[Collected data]
---*---
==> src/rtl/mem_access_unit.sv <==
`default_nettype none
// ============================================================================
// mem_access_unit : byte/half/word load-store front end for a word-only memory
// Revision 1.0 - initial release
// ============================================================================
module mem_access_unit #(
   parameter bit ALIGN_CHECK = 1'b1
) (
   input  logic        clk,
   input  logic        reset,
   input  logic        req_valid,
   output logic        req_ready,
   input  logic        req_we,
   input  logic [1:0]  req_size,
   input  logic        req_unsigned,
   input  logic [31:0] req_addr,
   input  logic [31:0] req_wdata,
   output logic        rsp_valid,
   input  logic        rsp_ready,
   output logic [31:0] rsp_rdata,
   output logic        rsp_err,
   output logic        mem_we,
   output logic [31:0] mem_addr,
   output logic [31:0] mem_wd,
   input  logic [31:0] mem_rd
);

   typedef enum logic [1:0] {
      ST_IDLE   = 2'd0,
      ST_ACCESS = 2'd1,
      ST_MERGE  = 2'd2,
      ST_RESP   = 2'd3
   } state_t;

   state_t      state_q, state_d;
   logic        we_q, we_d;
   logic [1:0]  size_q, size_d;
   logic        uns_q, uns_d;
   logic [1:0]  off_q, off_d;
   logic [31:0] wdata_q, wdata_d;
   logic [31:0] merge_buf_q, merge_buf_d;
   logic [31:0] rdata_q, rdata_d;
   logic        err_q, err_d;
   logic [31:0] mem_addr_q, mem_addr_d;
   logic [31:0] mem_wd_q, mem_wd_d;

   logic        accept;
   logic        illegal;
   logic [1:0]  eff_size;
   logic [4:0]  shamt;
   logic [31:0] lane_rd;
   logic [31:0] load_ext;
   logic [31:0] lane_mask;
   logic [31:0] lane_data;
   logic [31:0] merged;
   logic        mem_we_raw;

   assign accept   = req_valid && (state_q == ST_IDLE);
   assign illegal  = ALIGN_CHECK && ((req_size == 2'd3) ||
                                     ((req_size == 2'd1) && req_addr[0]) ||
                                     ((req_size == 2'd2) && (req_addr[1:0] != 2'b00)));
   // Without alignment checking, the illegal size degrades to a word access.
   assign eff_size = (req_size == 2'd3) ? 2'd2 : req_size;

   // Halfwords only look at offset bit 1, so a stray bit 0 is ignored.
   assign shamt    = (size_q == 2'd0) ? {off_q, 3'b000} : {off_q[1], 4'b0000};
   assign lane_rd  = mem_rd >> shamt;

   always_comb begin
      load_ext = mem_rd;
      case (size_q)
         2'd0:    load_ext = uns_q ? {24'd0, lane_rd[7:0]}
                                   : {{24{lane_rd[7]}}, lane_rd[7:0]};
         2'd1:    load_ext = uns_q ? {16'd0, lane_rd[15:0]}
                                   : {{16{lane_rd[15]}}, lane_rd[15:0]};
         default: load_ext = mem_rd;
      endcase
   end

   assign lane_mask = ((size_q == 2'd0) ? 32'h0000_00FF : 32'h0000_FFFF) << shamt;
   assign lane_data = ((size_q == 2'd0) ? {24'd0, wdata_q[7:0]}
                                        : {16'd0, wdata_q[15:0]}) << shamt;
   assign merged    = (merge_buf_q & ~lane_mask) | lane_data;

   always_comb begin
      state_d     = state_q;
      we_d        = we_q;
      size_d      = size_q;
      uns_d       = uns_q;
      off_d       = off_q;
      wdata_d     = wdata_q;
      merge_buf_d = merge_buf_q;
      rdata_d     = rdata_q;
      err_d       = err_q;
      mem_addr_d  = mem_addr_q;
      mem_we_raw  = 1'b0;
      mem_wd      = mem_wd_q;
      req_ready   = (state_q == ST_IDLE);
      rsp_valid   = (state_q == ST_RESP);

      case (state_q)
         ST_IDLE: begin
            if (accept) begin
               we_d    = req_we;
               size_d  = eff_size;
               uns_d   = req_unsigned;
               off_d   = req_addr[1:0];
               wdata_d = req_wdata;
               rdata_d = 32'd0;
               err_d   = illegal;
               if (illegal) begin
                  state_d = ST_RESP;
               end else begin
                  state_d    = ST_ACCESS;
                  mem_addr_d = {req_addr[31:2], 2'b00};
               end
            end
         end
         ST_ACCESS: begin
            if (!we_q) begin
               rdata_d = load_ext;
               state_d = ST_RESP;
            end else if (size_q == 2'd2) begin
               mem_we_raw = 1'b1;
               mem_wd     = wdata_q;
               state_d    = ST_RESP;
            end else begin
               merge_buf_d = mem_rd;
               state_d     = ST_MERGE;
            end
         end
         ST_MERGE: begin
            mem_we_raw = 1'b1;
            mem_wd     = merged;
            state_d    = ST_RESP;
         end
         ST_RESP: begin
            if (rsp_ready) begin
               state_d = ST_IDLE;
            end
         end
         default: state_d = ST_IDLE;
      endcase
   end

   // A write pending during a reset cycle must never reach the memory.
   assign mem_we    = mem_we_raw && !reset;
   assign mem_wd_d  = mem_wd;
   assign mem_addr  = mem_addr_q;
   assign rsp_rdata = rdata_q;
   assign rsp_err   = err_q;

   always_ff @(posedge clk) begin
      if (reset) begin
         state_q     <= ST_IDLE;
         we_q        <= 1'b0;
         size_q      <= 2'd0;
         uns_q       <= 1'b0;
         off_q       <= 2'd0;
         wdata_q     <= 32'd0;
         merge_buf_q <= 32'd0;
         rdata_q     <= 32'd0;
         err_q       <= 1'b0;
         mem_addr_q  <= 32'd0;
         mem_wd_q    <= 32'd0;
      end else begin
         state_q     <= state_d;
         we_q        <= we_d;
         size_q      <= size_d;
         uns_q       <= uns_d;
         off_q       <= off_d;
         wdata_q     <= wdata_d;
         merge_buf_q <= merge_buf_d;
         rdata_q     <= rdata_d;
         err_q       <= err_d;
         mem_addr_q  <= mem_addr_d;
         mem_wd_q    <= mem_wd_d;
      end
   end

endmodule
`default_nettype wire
---*---
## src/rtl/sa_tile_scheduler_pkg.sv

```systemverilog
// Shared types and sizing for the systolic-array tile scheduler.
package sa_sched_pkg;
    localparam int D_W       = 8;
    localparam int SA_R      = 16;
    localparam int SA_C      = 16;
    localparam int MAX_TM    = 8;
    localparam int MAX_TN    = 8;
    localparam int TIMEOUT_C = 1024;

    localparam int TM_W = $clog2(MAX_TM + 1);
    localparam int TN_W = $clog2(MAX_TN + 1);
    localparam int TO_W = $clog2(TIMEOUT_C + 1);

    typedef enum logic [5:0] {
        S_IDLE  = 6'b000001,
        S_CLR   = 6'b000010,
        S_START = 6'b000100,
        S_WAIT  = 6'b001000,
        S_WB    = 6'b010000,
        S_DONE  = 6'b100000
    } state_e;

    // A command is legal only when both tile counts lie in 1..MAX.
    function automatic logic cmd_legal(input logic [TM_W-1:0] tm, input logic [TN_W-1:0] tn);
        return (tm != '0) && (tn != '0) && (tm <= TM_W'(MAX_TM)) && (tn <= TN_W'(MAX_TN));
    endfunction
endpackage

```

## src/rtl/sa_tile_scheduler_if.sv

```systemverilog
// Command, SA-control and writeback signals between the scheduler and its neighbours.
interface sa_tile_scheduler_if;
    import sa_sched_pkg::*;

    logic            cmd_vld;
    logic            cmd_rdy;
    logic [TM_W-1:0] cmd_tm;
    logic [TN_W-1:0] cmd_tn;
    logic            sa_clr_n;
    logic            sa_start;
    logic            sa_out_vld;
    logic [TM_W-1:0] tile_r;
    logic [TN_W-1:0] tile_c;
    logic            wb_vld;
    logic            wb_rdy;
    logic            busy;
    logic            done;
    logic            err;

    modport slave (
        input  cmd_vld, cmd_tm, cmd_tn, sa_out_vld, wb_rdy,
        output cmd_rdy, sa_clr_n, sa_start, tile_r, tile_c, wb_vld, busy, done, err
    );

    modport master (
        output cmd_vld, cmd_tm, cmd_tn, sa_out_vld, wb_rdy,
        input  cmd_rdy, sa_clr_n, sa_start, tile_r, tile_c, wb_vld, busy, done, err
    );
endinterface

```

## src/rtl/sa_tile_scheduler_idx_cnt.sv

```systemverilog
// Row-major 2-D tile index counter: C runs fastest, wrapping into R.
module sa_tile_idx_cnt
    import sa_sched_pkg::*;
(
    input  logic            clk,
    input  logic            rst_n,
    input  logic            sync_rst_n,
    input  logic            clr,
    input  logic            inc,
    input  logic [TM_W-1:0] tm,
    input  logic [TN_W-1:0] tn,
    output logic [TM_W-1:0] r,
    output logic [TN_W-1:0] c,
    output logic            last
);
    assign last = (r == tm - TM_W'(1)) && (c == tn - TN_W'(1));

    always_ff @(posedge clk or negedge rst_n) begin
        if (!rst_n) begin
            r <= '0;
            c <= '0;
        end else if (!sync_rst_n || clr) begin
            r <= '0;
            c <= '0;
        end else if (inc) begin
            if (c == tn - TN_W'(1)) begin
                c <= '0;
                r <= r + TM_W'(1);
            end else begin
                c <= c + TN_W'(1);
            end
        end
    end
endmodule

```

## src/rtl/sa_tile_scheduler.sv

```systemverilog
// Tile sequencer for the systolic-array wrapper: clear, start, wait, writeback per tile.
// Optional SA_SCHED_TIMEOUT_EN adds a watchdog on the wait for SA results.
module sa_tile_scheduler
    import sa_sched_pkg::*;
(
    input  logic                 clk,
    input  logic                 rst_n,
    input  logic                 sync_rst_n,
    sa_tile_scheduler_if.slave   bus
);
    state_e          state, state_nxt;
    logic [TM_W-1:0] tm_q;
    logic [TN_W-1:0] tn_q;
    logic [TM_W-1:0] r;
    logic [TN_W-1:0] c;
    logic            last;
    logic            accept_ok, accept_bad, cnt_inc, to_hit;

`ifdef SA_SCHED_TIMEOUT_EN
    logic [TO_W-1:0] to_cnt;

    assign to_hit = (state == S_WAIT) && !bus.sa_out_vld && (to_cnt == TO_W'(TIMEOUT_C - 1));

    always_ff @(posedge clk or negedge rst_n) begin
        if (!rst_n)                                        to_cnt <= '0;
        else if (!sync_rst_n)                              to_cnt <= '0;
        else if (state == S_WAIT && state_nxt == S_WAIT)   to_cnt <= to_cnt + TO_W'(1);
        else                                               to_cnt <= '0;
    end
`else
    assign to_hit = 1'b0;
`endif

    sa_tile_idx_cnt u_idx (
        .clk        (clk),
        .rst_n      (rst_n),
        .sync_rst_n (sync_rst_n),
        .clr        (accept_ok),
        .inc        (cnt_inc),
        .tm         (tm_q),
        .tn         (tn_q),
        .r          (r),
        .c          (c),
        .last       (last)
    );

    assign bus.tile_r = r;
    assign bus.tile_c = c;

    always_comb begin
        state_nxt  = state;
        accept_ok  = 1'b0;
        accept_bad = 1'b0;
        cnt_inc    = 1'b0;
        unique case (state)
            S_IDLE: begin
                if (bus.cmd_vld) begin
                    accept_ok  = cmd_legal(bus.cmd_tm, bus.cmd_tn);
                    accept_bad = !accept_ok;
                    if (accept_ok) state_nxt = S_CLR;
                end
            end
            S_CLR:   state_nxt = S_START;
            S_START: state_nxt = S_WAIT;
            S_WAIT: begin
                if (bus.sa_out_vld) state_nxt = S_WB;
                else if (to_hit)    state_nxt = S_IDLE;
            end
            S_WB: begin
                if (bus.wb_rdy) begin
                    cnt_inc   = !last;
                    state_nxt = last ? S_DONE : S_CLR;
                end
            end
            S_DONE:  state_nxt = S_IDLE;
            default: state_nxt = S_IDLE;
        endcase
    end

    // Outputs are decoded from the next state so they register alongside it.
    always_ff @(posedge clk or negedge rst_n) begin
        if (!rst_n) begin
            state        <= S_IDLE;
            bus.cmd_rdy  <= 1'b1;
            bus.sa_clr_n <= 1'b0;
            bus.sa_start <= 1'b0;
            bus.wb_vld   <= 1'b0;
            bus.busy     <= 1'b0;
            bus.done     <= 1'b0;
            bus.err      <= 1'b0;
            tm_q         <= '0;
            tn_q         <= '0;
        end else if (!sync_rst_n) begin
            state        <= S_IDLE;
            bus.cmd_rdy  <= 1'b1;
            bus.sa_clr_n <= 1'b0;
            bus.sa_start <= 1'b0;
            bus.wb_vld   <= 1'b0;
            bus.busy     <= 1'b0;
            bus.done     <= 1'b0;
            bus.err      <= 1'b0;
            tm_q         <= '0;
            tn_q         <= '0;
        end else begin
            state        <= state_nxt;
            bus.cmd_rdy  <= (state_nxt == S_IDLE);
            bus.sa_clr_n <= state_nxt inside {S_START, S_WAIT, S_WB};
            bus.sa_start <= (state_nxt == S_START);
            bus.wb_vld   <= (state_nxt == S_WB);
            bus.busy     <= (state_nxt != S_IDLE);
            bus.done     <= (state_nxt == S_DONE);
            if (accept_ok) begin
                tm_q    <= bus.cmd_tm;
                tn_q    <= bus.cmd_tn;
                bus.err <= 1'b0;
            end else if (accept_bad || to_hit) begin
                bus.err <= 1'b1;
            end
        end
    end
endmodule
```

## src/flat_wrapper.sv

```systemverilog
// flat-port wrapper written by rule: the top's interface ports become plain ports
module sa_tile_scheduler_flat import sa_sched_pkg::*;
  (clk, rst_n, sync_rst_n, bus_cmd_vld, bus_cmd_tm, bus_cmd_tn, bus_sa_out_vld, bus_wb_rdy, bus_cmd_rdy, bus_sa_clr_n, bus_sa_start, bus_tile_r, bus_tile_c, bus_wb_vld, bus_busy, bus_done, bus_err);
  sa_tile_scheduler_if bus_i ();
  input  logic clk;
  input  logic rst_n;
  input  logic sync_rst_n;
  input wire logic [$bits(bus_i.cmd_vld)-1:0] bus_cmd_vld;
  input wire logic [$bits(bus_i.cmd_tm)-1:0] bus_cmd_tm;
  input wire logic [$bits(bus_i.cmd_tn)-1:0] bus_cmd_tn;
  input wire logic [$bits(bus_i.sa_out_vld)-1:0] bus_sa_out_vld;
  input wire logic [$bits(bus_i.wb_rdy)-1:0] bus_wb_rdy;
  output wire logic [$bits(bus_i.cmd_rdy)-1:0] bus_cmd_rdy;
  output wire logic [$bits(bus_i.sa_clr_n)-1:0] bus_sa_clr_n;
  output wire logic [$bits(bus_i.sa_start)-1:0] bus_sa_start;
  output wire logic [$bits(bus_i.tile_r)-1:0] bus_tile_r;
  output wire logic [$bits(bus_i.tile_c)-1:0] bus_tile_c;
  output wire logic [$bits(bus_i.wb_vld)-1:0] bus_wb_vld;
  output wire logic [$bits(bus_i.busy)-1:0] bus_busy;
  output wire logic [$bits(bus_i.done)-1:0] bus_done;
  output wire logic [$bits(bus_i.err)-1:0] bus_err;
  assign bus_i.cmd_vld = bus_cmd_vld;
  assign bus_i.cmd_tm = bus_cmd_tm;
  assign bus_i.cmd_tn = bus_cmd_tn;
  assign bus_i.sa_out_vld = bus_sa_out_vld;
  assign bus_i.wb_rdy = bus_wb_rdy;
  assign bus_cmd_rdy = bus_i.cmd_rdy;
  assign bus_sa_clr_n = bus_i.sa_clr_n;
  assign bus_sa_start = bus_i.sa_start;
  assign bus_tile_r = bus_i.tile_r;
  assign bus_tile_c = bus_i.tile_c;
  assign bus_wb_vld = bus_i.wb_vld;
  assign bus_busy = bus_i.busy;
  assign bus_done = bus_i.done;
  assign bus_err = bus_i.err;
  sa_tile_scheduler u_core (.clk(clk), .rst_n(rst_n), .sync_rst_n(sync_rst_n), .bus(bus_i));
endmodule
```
---*---
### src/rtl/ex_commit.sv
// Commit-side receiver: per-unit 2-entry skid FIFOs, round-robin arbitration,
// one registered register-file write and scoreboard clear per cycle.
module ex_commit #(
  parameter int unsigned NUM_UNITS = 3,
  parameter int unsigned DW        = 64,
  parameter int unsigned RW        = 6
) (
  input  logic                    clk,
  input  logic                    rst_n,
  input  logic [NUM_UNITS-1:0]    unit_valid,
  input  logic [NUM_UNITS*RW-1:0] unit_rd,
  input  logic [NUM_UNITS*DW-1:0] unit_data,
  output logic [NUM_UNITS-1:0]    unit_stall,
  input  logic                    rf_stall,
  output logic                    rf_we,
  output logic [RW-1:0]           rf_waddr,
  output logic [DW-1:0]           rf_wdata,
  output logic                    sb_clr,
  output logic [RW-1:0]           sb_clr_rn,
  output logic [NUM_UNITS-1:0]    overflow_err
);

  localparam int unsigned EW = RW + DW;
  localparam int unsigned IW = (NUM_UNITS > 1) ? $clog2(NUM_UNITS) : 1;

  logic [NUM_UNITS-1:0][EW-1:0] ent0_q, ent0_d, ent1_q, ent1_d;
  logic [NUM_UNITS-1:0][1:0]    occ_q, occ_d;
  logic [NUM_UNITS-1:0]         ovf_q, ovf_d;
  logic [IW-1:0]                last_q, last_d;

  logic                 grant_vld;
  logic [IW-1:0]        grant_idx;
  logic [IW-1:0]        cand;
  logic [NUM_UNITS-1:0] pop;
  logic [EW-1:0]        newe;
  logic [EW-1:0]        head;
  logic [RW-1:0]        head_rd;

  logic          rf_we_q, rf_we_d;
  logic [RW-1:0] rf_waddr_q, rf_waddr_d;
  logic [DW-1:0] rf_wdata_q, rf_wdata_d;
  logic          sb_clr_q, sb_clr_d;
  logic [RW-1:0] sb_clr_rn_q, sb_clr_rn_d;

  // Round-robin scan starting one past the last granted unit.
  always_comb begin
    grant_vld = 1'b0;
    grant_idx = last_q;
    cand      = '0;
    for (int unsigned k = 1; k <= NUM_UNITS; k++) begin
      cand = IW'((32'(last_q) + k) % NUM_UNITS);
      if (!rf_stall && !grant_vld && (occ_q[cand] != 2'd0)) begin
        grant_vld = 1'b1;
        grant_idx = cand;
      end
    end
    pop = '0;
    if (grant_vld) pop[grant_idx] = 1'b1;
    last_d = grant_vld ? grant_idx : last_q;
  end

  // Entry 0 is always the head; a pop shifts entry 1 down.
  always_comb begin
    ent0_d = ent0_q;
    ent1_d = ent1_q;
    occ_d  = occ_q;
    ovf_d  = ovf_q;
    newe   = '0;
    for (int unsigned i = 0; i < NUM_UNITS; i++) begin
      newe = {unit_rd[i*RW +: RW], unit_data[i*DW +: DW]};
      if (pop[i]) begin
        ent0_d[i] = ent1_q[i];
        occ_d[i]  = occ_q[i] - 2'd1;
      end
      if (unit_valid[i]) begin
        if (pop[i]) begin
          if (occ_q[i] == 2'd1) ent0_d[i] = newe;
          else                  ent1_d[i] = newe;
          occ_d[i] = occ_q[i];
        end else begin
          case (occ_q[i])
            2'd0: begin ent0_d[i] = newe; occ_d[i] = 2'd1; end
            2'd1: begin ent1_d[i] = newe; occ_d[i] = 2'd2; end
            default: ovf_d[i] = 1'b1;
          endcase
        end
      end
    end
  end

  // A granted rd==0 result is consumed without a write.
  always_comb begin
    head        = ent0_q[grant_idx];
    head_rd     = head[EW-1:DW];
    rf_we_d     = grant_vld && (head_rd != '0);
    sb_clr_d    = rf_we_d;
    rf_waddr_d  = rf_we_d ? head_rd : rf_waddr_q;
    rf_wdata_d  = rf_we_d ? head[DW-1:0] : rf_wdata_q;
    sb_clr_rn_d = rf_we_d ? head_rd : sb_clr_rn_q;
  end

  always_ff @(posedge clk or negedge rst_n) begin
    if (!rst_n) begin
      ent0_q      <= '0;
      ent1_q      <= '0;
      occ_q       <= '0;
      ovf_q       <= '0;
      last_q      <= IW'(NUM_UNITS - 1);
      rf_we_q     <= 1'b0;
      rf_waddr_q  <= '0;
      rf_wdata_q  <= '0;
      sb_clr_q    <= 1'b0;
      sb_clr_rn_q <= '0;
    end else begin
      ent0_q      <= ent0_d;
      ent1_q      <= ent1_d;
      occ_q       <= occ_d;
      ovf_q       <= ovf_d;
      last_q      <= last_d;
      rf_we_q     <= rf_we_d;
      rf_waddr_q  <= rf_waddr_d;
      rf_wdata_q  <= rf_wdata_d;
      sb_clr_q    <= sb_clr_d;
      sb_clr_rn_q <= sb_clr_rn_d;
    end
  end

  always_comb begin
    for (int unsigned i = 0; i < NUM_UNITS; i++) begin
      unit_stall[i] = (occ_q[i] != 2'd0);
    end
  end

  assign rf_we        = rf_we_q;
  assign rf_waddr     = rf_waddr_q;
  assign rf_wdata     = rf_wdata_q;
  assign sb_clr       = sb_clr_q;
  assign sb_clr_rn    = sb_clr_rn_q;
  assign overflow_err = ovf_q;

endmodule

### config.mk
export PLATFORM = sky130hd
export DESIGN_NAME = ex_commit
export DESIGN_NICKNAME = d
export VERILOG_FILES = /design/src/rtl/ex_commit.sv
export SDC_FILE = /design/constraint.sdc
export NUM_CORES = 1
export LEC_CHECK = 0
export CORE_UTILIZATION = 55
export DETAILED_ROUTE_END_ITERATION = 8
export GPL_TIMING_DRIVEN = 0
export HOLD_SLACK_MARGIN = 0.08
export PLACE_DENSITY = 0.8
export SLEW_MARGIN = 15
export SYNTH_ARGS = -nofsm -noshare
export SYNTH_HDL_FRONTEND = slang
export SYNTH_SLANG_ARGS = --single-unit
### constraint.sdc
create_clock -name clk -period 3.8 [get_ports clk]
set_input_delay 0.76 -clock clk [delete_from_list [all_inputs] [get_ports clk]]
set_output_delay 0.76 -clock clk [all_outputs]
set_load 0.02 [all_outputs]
---*---
Please count the lines of the entries above that include "constraint" and give only the total.

2